## Problem to solve
Would you please repeat exactly the lines from the one containing "export MAX_ROUTING_LAYER = met4" to the end of the records, both included, and leave out the rest?

## Source material
* * *
### config.mk
export PLATFORM = sky130hd
export DESIGN_NAME = traffic_controller_n
export DESIGN_NICKNAME = d
export VERILOG_FILES = /design/src/rtl/traffic_controller_n.sv
export SDC_FILE = /design/constraint.sdc
export NUM_CORES = 1
export LEC_CHECK = 0
export CAP_MARGIN = 20
export CELL_PAD_IN_SITES_DETAIL_PLACEMENT = 1
export CELL_PAD_IN_SITES_GLOBAL_PLACEMENT = 2
export CORE_MARGIN = 2
export CORE_UTILIZATION = 25
export DETAILED_ROUTE_END_ITERATION = 6
export GPL_TIMING_DRIVEN = 0
export HOLD_SLACK_MARGIN = 0.12
export MAX_ROUTING_LAYER = met4
export PLACE_DENSITY_LB_ADDON = 0.1
export SKIP_CTS_REPAIR_TIMING = 1
export SYNTH_ARGS = -nofsm -noshare
export SYNTH_HDL_FRONTEND = slang
export SYNTH_SLANG_ARGS = --single-unit
### constraint.sdc
create_clock -name clock -period 6.09 [get_ports clock]
set_clock_uncertainty 0.1 [all_clocks]
set_input_delay 1.827 -clock clock [delete_from_list [all_inputs] [get_ports clock]]
set_output_delay 1.827 -clock clock [all_outputs]
set_load 0.005 [all_outputs]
* * *
## Reply to the task
export MAX_ROUTING_LAYER = met4
export PLACE_DENSITY_LB_ADDON = 0.1
export SKIP_CTS_REPAIR_TIMING = 1
export SYNTH_ARGS = -nofsm -noshare
export SYNTH_HDL_FRONTEND = slang
export SYNTH_SLANG_ARGS = --single-unit
### constraint.sdc
create_clock -name clock -period 6.09 [get_ports clock]
set_clock_uncertainty 0.1 [all_clocks]
set_input_delay 1.827 -clock clock [delete_from_list [all_inputs] [get_ports clock]]
set_output_delay 1.827 -clock clock [all_outputs]
set_load 0.005 [all_outputs]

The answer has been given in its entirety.